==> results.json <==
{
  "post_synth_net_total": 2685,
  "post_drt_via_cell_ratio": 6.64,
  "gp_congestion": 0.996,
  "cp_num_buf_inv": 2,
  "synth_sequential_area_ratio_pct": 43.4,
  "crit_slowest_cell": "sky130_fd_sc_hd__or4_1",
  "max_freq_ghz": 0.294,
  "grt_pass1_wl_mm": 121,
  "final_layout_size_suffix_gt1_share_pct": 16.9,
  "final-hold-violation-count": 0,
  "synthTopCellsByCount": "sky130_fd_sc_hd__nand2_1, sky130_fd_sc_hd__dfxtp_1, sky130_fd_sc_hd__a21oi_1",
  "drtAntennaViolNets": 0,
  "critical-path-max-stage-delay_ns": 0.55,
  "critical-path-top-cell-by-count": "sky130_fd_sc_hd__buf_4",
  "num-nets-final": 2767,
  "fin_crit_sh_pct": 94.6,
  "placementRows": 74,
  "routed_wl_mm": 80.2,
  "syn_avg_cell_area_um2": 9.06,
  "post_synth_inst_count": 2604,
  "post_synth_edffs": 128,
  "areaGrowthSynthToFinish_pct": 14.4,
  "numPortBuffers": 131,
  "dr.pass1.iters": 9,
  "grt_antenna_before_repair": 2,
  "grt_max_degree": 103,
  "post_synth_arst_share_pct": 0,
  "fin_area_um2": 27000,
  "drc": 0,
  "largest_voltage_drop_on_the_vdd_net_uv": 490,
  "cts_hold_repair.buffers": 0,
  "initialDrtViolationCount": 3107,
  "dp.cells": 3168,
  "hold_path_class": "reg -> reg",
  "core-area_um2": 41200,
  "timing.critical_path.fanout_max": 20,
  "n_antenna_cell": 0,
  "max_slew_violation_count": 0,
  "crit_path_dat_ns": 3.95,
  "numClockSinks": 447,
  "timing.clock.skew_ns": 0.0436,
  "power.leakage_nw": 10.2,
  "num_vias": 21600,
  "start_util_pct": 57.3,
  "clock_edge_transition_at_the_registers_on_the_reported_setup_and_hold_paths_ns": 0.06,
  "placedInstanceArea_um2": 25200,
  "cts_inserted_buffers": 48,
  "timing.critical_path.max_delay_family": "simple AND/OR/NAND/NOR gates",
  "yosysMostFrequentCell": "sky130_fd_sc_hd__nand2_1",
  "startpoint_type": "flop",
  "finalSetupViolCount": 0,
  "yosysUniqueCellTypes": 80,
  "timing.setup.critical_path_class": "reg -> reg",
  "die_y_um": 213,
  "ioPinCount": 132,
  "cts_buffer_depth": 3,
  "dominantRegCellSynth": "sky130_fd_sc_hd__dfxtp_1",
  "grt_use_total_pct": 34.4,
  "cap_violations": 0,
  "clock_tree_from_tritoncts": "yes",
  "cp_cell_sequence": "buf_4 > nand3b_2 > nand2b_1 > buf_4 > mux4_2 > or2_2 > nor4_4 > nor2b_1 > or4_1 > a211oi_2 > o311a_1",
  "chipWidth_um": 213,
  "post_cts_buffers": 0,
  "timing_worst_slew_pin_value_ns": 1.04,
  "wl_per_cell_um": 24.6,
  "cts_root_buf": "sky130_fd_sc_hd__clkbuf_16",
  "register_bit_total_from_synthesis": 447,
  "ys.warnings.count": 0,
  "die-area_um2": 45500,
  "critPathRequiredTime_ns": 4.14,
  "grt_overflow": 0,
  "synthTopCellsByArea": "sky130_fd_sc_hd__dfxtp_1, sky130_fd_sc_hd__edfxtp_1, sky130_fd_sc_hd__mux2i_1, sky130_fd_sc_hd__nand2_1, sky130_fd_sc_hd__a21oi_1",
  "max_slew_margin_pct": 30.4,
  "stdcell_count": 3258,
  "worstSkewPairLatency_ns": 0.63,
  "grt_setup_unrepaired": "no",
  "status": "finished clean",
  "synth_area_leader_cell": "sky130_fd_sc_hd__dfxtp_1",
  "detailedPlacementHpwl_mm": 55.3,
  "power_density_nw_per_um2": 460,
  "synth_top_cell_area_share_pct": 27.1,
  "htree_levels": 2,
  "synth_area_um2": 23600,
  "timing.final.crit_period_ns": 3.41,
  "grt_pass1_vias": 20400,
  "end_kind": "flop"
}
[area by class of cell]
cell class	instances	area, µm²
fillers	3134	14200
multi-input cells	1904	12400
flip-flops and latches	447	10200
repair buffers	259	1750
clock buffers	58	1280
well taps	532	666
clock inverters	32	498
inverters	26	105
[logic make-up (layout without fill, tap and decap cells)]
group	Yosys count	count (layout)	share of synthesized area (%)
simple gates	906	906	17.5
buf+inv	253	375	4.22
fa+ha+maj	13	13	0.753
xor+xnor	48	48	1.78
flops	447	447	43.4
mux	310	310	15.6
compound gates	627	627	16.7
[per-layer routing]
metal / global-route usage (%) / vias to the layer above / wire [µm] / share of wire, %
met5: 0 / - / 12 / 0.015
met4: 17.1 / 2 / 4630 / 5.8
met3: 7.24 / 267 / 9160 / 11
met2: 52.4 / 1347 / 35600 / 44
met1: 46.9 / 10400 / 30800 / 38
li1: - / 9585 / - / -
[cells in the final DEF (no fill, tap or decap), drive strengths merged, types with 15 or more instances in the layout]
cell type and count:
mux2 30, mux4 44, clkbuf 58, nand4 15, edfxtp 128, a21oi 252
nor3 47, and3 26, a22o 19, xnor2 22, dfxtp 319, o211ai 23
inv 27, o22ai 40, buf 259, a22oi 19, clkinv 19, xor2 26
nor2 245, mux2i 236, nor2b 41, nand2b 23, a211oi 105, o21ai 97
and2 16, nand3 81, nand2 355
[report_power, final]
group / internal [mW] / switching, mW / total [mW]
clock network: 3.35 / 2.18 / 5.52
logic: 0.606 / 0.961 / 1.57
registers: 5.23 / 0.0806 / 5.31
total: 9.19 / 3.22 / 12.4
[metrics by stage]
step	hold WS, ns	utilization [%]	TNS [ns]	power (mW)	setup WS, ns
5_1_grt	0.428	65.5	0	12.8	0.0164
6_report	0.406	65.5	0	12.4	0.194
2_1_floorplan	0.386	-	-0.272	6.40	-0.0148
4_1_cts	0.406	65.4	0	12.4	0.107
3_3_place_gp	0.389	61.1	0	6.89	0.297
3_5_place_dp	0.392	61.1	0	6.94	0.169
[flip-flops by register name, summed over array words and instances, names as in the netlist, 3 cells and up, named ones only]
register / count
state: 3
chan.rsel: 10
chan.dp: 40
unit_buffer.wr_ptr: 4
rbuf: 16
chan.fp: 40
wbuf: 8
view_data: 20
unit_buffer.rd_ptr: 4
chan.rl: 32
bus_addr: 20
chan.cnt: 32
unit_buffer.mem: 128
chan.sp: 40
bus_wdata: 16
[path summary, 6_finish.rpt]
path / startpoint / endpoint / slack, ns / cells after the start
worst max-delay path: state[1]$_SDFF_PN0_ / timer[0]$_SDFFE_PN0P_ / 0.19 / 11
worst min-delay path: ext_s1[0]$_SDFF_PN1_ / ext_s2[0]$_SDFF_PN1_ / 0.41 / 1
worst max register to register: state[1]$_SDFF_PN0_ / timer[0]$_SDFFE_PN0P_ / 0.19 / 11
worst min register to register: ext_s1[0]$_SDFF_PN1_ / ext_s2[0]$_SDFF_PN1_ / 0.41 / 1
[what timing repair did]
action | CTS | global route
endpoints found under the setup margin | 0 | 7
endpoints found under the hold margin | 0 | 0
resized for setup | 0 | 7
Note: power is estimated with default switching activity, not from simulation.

---

__Aim of the exercise__.
The entries above must be copied verbatim. Leave none out.

__Result of this task__.
==> results.json <==
{
  "post_synth_net_total": 2685,
  "post_drt_via_cell_ratio": 6.64,
  "gp_congestion": 0.996,
  "cp_num_buf_inv": 2,
  "synth_sequential_area_ratio_pct": 43.4,
  "crit_slowest_cell": "sky130_fd_sc_hd__or4_1",
  "max_freq_ghz": 0.294,
  "grt_pass1_wl_mm": 121,
  "final_layout_size_suffix_gt1_share_pct": 16.9,
  "final-hold-violation-count": 0,
  "synthTopCellsByCount": "sky130_fd_sc_hd__nand2_1, sky130_fd_sc_hd__dfxtp_1, sky130_fd_sc_hd__a21oi_1",
  "drtAntennaViolNets": 0,
  "critical-path-max-stage-delay_ns": 0.55,
  "critical-path-top-cell-by-count": "sky130_fd_sc_hd__buf_4",
  "num-nets-final": 2767,
  "fin_crit_sh_pct": 94.6,
  "placementRows": 74,
  "routed_wl_mm": 80.2,
  "syn_avg_cell_area_um2": 9.06,
  "post_synth_inst_count": 2604,
  "post_synth_edffs": 128,
  "areaGrowthSynthToFinish_pct": 14.4,
  "numPortBuffers": 131,
  "dr.pass1.iters": 9,
  "grt_antenna_before_repair": 2,
  "grt_max_degree": 103,
  "post_synth_arst_share_pct": 0,
  "fin_area_um2": 27000,
  "drc": 0,
  "largest_voltage_drop_on_the_vdd_net_uv": 490,
  "cts_hold_repair.buffers": 0,
  "initialDrtViolationCount": 3107,
  "dp.cells": 3168,
  "hold_path_class": "reg -> reg",
  "core-area_um2": 41200,
  "timing.critical_path.fanout_max": 20,
  "n_antenna_cell": 0,
  "max_slew_violation_count": 0,
  "crit_path_dat_ns": 3.95,
  "numClockSinks": 447,
  "timing.clock.skew_ns": 0.0436,
  "power.leakage_nw": 10.2,
  "num_vias": 21600,
  "start_util_pct": 57.3,
  "clock_edge_transition_at_the_registers_on_the_reported_setup_and_hold_paths_ns": 0.06,
  "placedInstanceArea_um2": 25200,
  "cts_inserted_buffers": 48,
  "timing.critical_path.max_delay_family": "simple AND/OR/NAND/NOR gates",
  "yosysMostFrequentCell": "sky130_fd_sc_hd__nand2_1",
  "startpoint_type": "flop",
  "finalSetupViolCount": 0,
  "yosysUniqueCellTypes": 80,
  "timing.setup.critical_path_class": "reg -> reg",
  "die_y_um": 213,
  "ioPinCount": 132,
  "cts_buffer_depth": 3,
  "dominantRegCellSynth": "sky130_fd_sc_hd__dfxtp_1",
  "grt_use_total_pct": 34.4,
  "cap_violations": 0,
  "clock_tree_from_tritoncts": "yes",
  "cp_cell_sequence": "buf_4 > nand3b_2 > nand2b_1 > buf_4 > mux4_2 > or2_2 > nor4_4 > nor2b_1 > or4_1 > a211oi_2 > o311a_1",
  "chipWidth_um": 213,
  "post_cts_buffers": 0,
  "timing_worst_slew_pin_value_ns": 1.04,
  "wl_per_cell_um": 24.6,
  "cts_root_buf": "sky130_fd_sc_hd__clkbuf_16",
  "register_bit_total_from_synthesis": 447,
  "ys.warnings.count": 0,
  "die-area_um2": 45500,
  "critPathRequiredTime_ns": 4.14,
  "grt_overflow": 0,
  "synthTopCellsByArea": "sky130_fd_sc_hd__dfxtp_1, sky130_fd_sc_hd__edfxtp_1, sky130_fd_sc_hd__mux2i_1, sky130_fd_sc_hd__nand2_1, sky130_fd_sc_hd__a21oi_1",
  "max_slew_margin_pct": 30.4,
  "stdcell_count": 3258,
  "worstSkewPairLatency_ns": 0.63,
  "grt_setup_unrepaired": "no",
  "status": "finished clean",
  "synth_area_leader_cell": "sky130_fd_sc_hd__dfxtp_1",
  "detailedPlacementHpwl_mm": 55.3,
  "power_density_nw_per_um2": 460,
  "synth_top_cell_area_share_pct": 27.1,
  "htree_levels": 2,
  "synth_area_um2": 23600,
  "timing.final.crit_period_ns": 3.41,
  "grt_pass1_vias": 20400,
  "end_kind": "flop"
}
[area by class of cell]
cell class	instances	area, µm²
fillers	3134	14200
multi-input cells	1904	12400
flip-flops and latches	447	10200
repair buffers	259	1750
clock buffers	58	1280
well taps	532	666
clock inverters	32	498
inverters	26	105
[logic make-up (layout without fill, tap and decap cells)]
group	Yosys count	count (layout)	share of synthesized area (%)
simple gates	906	906	17.5
buf+inv	253	375	4.22
fa+ha+maj	13	13	0.753
xor+xnor	48	48	1.78
flops	447	447	43.4
mux	310	310	15.6
compound gates	627	627	16.7
[per-layer routing]
metal / global-route usage (%) / vias to the layer above / wire [µm] / share of wire, %
met5: 0 / - / 12 / 0.015
met4: 17.1 / 2 / 4630 / 5.8
met3: 7.24 / 267 / 9160 / 11
met2: 52.4 / 1347 / 35600 / 44
met1: 46.9 / 10400 / 30800 / 38
li1: - / 9585 / - / -
[cells in the final DEF (no fill, tap or decap), drive strengths merged, types with 15 or more instances in the layout]
cell type and count:
mux2 30, mux4 44, clkbuf 58, nand4 15, edfxtp 128, a21oi 252
nor3 47, and3 26, a22o 19, xnor2 22, dfxtp 319, o211ai 23
inv 27, o22ai 40, buf 259, a22oi 19, clkinv 19, xor2 26
nor2 245, mux2i 236, nor2b 41, nand2b 23, a211oi 105, o21ai 97
and2 16, nand3 81, nand2 355
[report_power, final]
group / internal [mW] / switching, mW / total [mW]
clock network: 3.35 / 2.18 / 5.52
logic: 0.606 / 0.961 / 1.57
registers: 5.23 / 0.0806 / 5.31
total: 9.19 / 3.22 / 12.4
[metrics by stage]
step	hold WS, ns	utilization [%]	TNS [ns]	power (mW)	setup WS, ns
5_1_grt	0.428	65.5	0	12.8	0.0164
6_report	0.406	65.5	0	12.4	0.194
2_1_floorplan	0.386	-	-0.272	6.40	-0.0148
4_1_cts	0.406	65.4	0	12.4	0.107
3_3_place_gp	0.389	61.1	0	6.89	0.297
3_5_place_dp	0.392	61.1	0	6.94	0.169
[flip-flops by register name, summed over array words and instances, names as in the netlist, 3 cells and up, named ones only]
register / count
state: 3
chan.rsel: 10
chan.dp: 40
unit_buffer.wr_ptr: 4
rbuf: 16
chan.fp: 40
wbuf: 8
view_data: 20
unit_buffer.rd_ptr: 4
chan.rl: 32
bus_addr: 20
chan.cnt: 32
unit_buffer.mem: 128
chan.sp: 40
bus_wdata: 16
[path summary, 6_finish.rpt]
path / startpoint / endpoint / slack, ns / cells after the start
worst max-delay path: state[1]$_SDFF_PN0_ / timer[0]$_SDFFE_PN0P_ / 0.19 / 11
worst min-delay path: ext_s1[0]$_SDFF_PN1_ / ext_s2[0]$_SDFF_PN1_ / 0.41 / 1
worst max register to register: state[1]$_SDFF_PN0_ / timer[0]$_SDFFE_PN0P_ / 0.19 / 11
worst min register to register: ext_s1[0]$_SDFF_PN1_ / ext_s2[0]$_SDFF_PN1_ / 0.41 / 1
[what timing repair did]
action | CTS | global route
endpoints found under the setup margin | 0 | 7
endpoints found under the hold margin | 0 | 0
resized for setup | 0 | 7
Note: power is estimated with default switching activity, not from simulation.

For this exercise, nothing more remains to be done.